Most companies prefer their employees back to offices but are giving them the choice

  • Over 77% of the employers want to give their employees to choose their preferred work mode, says a Teamlease survey.
  • Organizations want their employees back as they find it difficult to evaluate employee performance.
  • Only 5% of the companies have the intention to stay as virtual-only organisations.

As Covid and its fears ebb, organizations want their workforce back to offices. As many as 58% of companies surveyed by Teamlease think work will be completely in-office going ahead. But few are forcing them back. Over 77% of the employers want to give this option to its employees, as per the Future-Readiness of Organizations for a Hybrid World report.

Organizations want their employees back as they find it difficult to evaluate employee performance. According to the survey, around 40.7% of respondents find employee performance and productivity measurement as a significant challenge in virtual work settings.

The survey has a good mix of large organizations (53.87%), startups (20.54%), and SMBs (25.59%) with industries ranging from technology to manufacturing to BFSI to FMCG to retail to health to automobile.

Very few companies are switching to complete remote model

Also, very few organizations, as low as 5% intend to stay as virtual-only organizations. But the hybrid work model too throws up infrastructural challenges. For one, they are having a hard time deciding whether or not to lease an office space.

About 36% of them said they had office space on lease before the pandemic but moved to fully-remote work settings without an operational office. And 18.15% of employers are planning to lease physical workspaces.

“As the economy is slowly opening up and organizations are looking to welcome their employees back, they want to foolproof their workspaces and environment to accommodate the employee preferences in a way that also aligns with business sustainability and growth.

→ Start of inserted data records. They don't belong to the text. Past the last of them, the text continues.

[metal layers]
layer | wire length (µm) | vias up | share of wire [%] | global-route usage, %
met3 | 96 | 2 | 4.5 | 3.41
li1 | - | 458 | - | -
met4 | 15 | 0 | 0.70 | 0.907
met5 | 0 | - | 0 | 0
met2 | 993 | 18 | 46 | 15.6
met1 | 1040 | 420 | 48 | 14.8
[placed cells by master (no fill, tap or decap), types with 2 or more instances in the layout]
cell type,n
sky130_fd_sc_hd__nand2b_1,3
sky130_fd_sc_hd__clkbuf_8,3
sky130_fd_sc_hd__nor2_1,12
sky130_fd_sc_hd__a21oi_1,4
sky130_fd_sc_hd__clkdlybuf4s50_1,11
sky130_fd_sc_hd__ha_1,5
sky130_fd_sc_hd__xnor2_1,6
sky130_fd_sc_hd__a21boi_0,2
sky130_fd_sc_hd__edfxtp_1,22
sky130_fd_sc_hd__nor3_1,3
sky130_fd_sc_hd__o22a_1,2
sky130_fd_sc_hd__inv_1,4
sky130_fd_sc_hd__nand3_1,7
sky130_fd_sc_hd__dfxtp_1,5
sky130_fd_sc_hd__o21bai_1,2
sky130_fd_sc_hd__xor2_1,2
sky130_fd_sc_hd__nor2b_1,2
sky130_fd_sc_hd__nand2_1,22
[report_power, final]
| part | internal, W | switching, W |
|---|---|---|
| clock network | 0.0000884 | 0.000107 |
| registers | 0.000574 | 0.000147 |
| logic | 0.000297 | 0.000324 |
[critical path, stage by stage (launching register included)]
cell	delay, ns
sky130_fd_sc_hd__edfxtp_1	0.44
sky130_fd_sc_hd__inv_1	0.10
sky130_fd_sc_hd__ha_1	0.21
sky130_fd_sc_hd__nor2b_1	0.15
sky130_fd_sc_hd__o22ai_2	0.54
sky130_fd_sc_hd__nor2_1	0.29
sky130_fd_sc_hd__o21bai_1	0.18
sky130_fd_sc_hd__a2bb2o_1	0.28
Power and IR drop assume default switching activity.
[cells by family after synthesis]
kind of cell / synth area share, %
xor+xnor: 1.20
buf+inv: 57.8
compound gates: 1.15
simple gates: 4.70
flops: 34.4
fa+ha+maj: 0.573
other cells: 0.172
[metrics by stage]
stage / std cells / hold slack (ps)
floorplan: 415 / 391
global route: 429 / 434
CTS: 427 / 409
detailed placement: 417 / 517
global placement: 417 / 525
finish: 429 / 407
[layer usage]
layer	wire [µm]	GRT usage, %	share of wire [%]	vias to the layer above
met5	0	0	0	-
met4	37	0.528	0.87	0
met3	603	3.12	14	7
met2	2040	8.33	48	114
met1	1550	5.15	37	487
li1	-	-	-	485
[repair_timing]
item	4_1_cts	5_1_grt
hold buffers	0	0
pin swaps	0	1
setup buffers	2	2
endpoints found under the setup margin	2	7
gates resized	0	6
[design/flow/design.v]
module dual_port_ram_sync
#(
  parameter ADDR_WIDTH = 6,
  parameter DATA_WIDTH = 8
)
(
  input  wire                  clk,
  input  wire                  we,
  input  wire [ADDR_WIDTH-1:0] addr_a,
  input  wire [ADDR_WIDTH-1:0] addr_b,
  input  wire [DATA_WIDTH-1:0] din_a,
  output wire [DATA_WIDTH-1:0] dout_a,
  output wire [DATA_WIDTH-1:0] dout_b
);
reg [DATA_WIDTH-1:0] ram [2**ADDR_WIDTH-1:0];
reg [ADDR_WIDTH-1:0] q_addr_a;
reg [ADDR_WIDTH-1:0] q_addr_b;
always @(posedge clk)
  begin
    if (we)
        ram[addr_a] <= din_a;
    q_addr_a <= addr_a;
    q_addr_b <= addr_b;
  end
assign dout_a = ram[q_addr_a];
assign dout_b = ram[q_addr_b];
endmodule
module single_port_ram_sync
#(
  parameter ADDR_WIDTH = 6,
  parameter DATA_WIDTH = 8
)
(
  input  wire                  clk,
  input  wire                  we,
  input  wire [ADDR_WIDTH-1:0] addr_a,
  input  wire [DATA_WIDTH-1:0] din_a,
  output wire [DATA_WIDTH-1:0] dout_a
);
reg [DATA_WIDTH-1:0] ram [2**ADDR_WIDTH-1:0];
reg [ADDR_WIDTH-1:0] q_addr_a;
always @(posedge clk)
  begin
    if (we)
        ram[addr_a] <= din_a;
    q_addr_a <= addr_a;
  end
assign dout_a = ram[q_addr_a];
endmodule
## flow/design.v

```verilog
`timescale 1ns / 1ps
module axis_width_upsizer # (
    parameter integer C_S00_AXIS_TDATA_WIDTH = 4,
    parameter integer C_M00_AXIS_TDATA_WIDTH = 16,
    parameter integer NUM_OF_BEATS = C_M00_AXIS_TDATA_WIDTH / C_S00_AXIS_TDATA_WIDTH
  )
  (
    input wire aclk,
    input wire aresetn,                  
    input wire [C_S00_AXIS_TDATA_WIDTH-1:0] S_AXIS_TDATA,
    input wire        S_AXIS_TVALID,     
    input wire        S_AXIS_TLAST,      
    output wire       S_AXIS_TREADY,     
    output wire [C_M00_AXIS_TDATA_WIDTH-1:0] M_AXIS_TDATA,
    output wire         M_AXIS_TVALID,   
    output wire         M_AXIS_TLAST,    
    input wire          M_AXIS_TREADY    
  );
  localparam integer IDLE = 0,
             COLLECT = 1,
             SEND_OUTPUT = 2;
  reg [C_S00_AXIS_TDATA_WIDTH-1:0]  buffer [0:NUM_OF_BEATS-1];
  reg [2:0]   count;
  reg         m_tvalid, m_tlast;
  reg [1:0]   curr_state, next_state;
  reg last_beat_seen;
  integer i;
  reg [C_M00_AXIS_TDATA_WIDTH-1:0] data_to_send_on_M_TDATA;
  wire AXIS_HANDSHAKE;
  assign AXIS_HANDSHAKE = S_AXIS_TVALID && S_AXIS_TREADY;
  assign M_AXIS_TDATA  = data_to_send_on_M_TDATA;
  assign M_AXIS_TLAST  = M_AXIS_TVALID && m_tlast;
  assign M_AXIS_TVALID = m_tvalid;
  assign S_AXIS_TREADY = (curr_state == IDLE || curr_state==COLLECT);
  always@(posedge aclk)
  begin
    if(!aresetn)
      curr_state <= IDLE;
    else
      curr_state <= next_state;
  end
  always@(*)
  begin
    case(curr_state)
      IDLE:
      begin
        if(AXIS_HANDSHAKE)
          next_state = S_AXIS_TLAST ? SEND_OUTPUT : COLLECT;
        else
          next_state = IDLE;
      end
      COLLECT:
      begin
        if(S_AXIS_TVALID && (count==NUM_OF_BEATS-1 || S_AXIS_TLAST))
          next_state = SEND_OUTPUT;
        else
          next_state = COLLECT;
      end
      SEND_OUTPUT:
      begin
        if(M_AXIS_TREADY)
          next_state = IDLE;
        else
          next_state = SEND_OUTPUT;
      end
      default:
        next_state = 'hx;
    endcase
  end
  always@(posedge aclk)
  begin
    if(!aresetn)
      last_beat_seen <= 0;
    else
    begin
      case(curr_state)
        IDLE:
        begin
          m_tlast <= 0;
          if(S_AXIS_TVALID)
          begin
            last_beat_seen <= S_AXIS_TLAST;
          end
        end
        COLLECT:
        begin
          if(S_AXIS_TVALID)
          begin
            last_beat_seen <= S_AXIS_TLAST;
          end
        end
        SEND_OUTPUT:
        begin
          m_tlast <= last_beat_seen;
          if(M_AXIS_TREADY && last_beat_seen)   
            last_beat_seen <= 1'b0;
        end
      endcase
    end
  end
  always@(posedge aclk)
  begin
    if(!aresetn)
      count<=0;
    else
    begin
      case(curr_state)
        IDLE:
        begin
          if(AXIS_HANDSHAKE && !S_AXIS_TLAST)
            count <= count + 1;
          else
            count <= count;
        end
        COLLECT:
        begin
          if(AXIS_HANDSHAKE && !S_AXIS_TLAST)
            count <= count + 1;
          else
            count <= count;
        end
        SEND_OUTPUT:
        begin
          count <= 0;
        end
      endcase
    end
  end
  always@(posedge aclk)
  begin
    if(!aresetn)
      for(i=0; i<=NUM_OF_BEATS; i=i+1)
        buffer[i] <= 0;
    else
    begin
      case(curr_state)
        IDLE:
        begin
          for(i=0; i<=NUM_OF_BEATS; i=i+1)
            buffer[i] <= 0;
          if(AXIS_HANDSHAKE)
            buffer[count] <= S_AXIS_TDATA;
          else
            buffer[count] <= buffer[count];
        end
        COLLECT:
        begin
          if(AXIS_HANDSHAKE)
            buffer[count] <= S_AXIS_TDATA;
          else
            buffer[count] <= buffer[count];
        end
      endcase
    end
  end
  always@(posedge aclk)
  begin
    if(!aresetn)
    begin
      m_tvalid <= 0;
      data_to_send_on_M_TDATA <= 0;
    end
    else
    begin
      case(curr_state)
        SEND_OUTPUT:
        begin
          m_tvalid <= 1;
          for(i=0; i<NUM_OF_BEATS; i=i+1)
          begin
            data_to_send_on_M_TDATA[i*C_S00_AXIS_TDATA_WIDTH +: C_S00_AXIS_TDATA_WIDTH] <= buffer[i];
          end
        end
        default:
        begin
          m_tvalid <= 0;
          data_to_send_on_M_TDATA <= data_to_send_on_M_TDATA;
        end
      endcase
    end
  end
endmodule
```
File: design/flow/design.v
module FA (
  input wire x,
  input wire y,
  input wire z,
  output wire S,
  output wire C
);
  assign S = x ^ y ^ z;
  assign C = (x & y) | (y & z) | (z & x);
endmodule
module ADDER #(parameter WIDTH = 4) (
  input  [2*WIDTH:0]  A,
  input  [2*WIDTH-1:0] B,
  output [2*WIDTH:0]     SUM
);
wire [2*WIDTH+1:0] carry;
wire [2*WIDTH:0] B_wire;
assign B_wire = {1'b0, B};
assign carry[0] = 1'b0;  
genvar i;
generate
for (i = 0; i < 2*WIDTH+1; i = i + 1) begin: FULL_ADDERS
FA fa (
  .x(A[i]),
  .y(B_wire[i]),
  .z(carry[i]),
  .S(SUM[i]),
  .C(carry[i+1])
   );
end
endgenerate
endmodule
File: design/flow/run.sh
#!/bin/bash
# OpenROAD 26Q1-2900-gdf79404cd8, Yosys 0.63+post, stock flow scripts
make -C /OpenROAD-flow-scripts/flow DESIGN_CONFIG=/design/flow/config.mk WORK_HOME=/design/flow/orfs finish
File: design/flow/config.mk
export PLATFORM = sky130hd
export DESIGN_NAME = ADDER
export DESIGN_NICKNAME = ADDER
export VERILOG_FILES = /design/flow/design.v
export SDC_FILE = /design/flow/constraint.sdc
export NUM_CORES = 4
export LEC_CHECK = 1
export CORE_AREA = 10 10 70 70
export DIE_AREA = 0 0 80 80
File: design/flow/constraint.sdc
current_design ADDER

set clk_period 2.5
set clk_io_pct 0.2

create_clock -name clk0 -period $clk_period

set non_clock_inputs [all_inputs -no_clocks]
set_input_delay [expr $clk_period * $clk_io_pct] -clock clk0 $non_clock_inputs
set_output_delay [expr $clk_period * $clk_io_pct] -clock clk0 [all_outputs]
==> impl_metrics.json <==
{
  "grt_max_degree": 2,
  "synth_cell_type_count": 5,
  "crit_type": "primary input to primary output",
  "ys_warn_count": 0,
  "cp-start-kind": "primary input",
  "grt_pass1_wl_mm": 1.048,
  "setup_viol": 6,
  "synth_area_um2": 244.0,
  "hold_viol_final": 0,
  "status": "finished, violations left",
  "grt_pass1_vias": 212,
  "vdd_drop_max_mv": 0.06086,
  "die-width_um": 80,
  "antenna_found_initial": 0,
  "ys_sh_mux": 0,
  "cap_viol_max_count": 0,
  "gp_congestion": 0.8337,
  "worst_slack_ns": -1.401,
  "violations": "setup timing",
  "cts_setup_buffers": 0,
  "portBuffers": 26,
  "finalSetupTns_ns": -4.812,
  "detail_route.wl_per_cell_um": 8.729,
  "slew_violations": 0,
  "ys_sh_aoi": 0,
  "yosys.stat.seqShare": 0,
  "clock_buffers": 0,
  "dpl.hpwl_um": 741.4,
  "tool_warnings": 35,
  "ys_sh_adder": 0.6256,
  "die_h_um": 80,
  "final_layout_size_suffix_gt1_frac": 0.4872,
  "worstPathMaxFanout": 1,
  "tightest_slew_ns": 0.1098,
  "area_delta_synth_final_pct": 101.0,
  "track_usage": 0.02072,
  "die-area_um2": 6400,
  "seq_area_um2": 0,
  "numPlacedInstances": 85,
  "xor_share": 0.03590,
  "initial_core_util": 0.07143,
  "period_used_share": 1.560,
  "p_leak_nw": 0.1834,
  "synth_area_per_cell_um2": 11.09,
  "core_area_um2": 3416,
  "p_per_area_nw_per_um2": 180.8,
  "io_pins": 26,
  "crit_arrival_ns": 3.40,
  "synth_cells": 22,
  "final_cell_mix": "clkdlybuf4s50_1 (15), fa_2 (7), buf_2 (7)",
  "max_clock_freq_mhz": 256.4,
  "gr-total-overflow": 0,
  "ys_cells": 22,
  "slew_headroom": 0.9263,
  "worst_setup_path_end_kind": "primary output",
  "hold_class": "primary input to primary output",
  "flops": 0,
  "antenna_left": 0,
  "synthTopLogicFamily": "adder cells",
  "cp.required_ns": 2.00,
  "via_per_inst": 2.294,
  "drc": 0,
  "ys_chip_area_um2": 244.0,
  "final_cells": 85,
  "final_common_cell": "clkdlybuf4s50_1",
  "firstDrtPassIters": 2,
  "vias": 195,
  "rsz0062_at_grt": "true",
  "yosys.area_share.simple": 0,
  "dr.first_iter.drc_count": 2,
  "rows": 21,
  "routed_wl_um": 742,
  "diodes": 0,
  "period_needed_ns": 3.901
}
[worst max-delay path, stage by stage]
cell and delay, ns:
buf_6 0.10, ha_4 0.14, fa_2 0.33, fa_2 0.34, fa_2 0.34, fa_2 0.35
fa_2 0.34, fa_2 0.34, inv_2 0.06, fa_2 0.42, inv_2 0.05, buf_2 0.08
[worst paths after layout]
| path | startpoint | slack [ns] | cells past startpoint | end |
|---|---|---|---|---|
| setup / recovery | A[0] | -1.40 | 12 | SUM[7] |
| hold / removal | B[0] | 1.63 | 3 | SUM[0] |
[synth_stat cells]
cell / instances / share of area
xnor2_1: 1 / 0.036
inv_1: 4 / 0.062
ha_1: 1 / 0.051
buf_4: 9 / 0.28
fa_1: 7 / 0.57
[timing repair]
action	4_1_cts	5_1_grt
pin swaps	9	8
endpoints found under the setup margin	8	6
hold buffers	0	0
resized	34	3
[cell type report]
class,count,area [um2]
fill,398,2925
inverter,4,15.01
multi-input combinational,9,191.4
tap,46,57.56
timing repair buffer,26,226.5
[per-stage QoR]
stage          utilization  worst slack, ns  cell area, um2  hold slack [ns]  power (mW)
4_1_cts             0.1451           -1.634           495.5            1.639     0.09309
3_5_place_dp        0.1535           -2.180           524.3            1.935      0.1127
5_1_grt             0.1436           -1.496           490.5            1.643      0.1032
2_1_floorplan            -           -1.255           274.0            1.145     0.05634
3_3_place_gp        0.1535           -2.174           524.3            1.944      0.1118
6_report            0.1436           -1.401           490.5            1.632     0.08868
[power breakdown]
group          total (mW)  switching, mW  internal, mW
logic              0.0887         0.0283        0.0604
clock network           0              0             0
registers               0              0             0
total              0.0887         0.0283        0.0604
[metal layers]
layer,vias up,global-route usage,wire length (um)
met5,-,0,0
met4,0,0,0
met3,0,0.02045,212
met2,25,0.02087,184
met1,82,0.03036,345
li1,88,-,-
[cell families after synthesis]
family                     Yosys count
adders and majority gates            8
xor gates and xnor gates             1
buffers and inverters               13
Power figures rest on the tool's default switching activity, not on a simulated workload.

Both can be balanced in the best way possible by redefining what productivity looks like, how it’s measured, and how employees are being engaged and retained in the long term,” said Ajoy Thomas, VP at TeamLease.

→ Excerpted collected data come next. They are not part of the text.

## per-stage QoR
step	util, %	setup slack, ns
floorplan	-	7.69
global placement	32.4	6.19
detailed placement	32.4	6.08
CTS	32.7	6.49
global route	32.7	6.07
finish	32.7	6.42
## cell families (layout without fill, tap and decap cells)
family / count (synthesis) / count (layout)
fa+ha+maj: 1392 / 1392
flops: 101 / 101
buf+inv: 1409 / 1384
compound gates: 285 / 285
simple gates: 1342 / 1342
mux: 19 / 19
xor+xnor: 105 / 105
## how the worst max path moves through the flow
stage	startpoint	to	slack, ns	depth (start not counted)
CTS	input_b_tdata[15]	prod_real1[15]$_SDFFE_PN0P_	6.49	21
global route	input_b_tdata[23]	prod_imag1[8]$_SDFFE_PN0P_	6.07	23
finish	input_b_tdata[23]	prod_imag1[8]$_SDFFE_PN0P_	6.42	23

Companies are more focusing on business sustainability, workforce health

In order to plan and build organizational resilience, 50% of the employers are planning to increase their learning and development budgets by at least 15-20% in 2022.

“Business resilience also encompasses mental health-related initiatives to increase by 10-20% for 46.42% of the participating companies with 29.76% saying it will be 20-30% for them. Onboarding and implementation of new tools is also a top-order priority with organizations with 26.48% planning to employ remote employee performance apps,” the report says.

To cope with the current challenges such as planning for a hybrid work environment and infrastructure, the companies are trying to come up with devising strategic approaches to mitigate the challenges.

And 33% of the companies are rolling out talent development programmes that are flexible, personalized, modular, and recognize individualistic learning patterns for the employees, as per the report.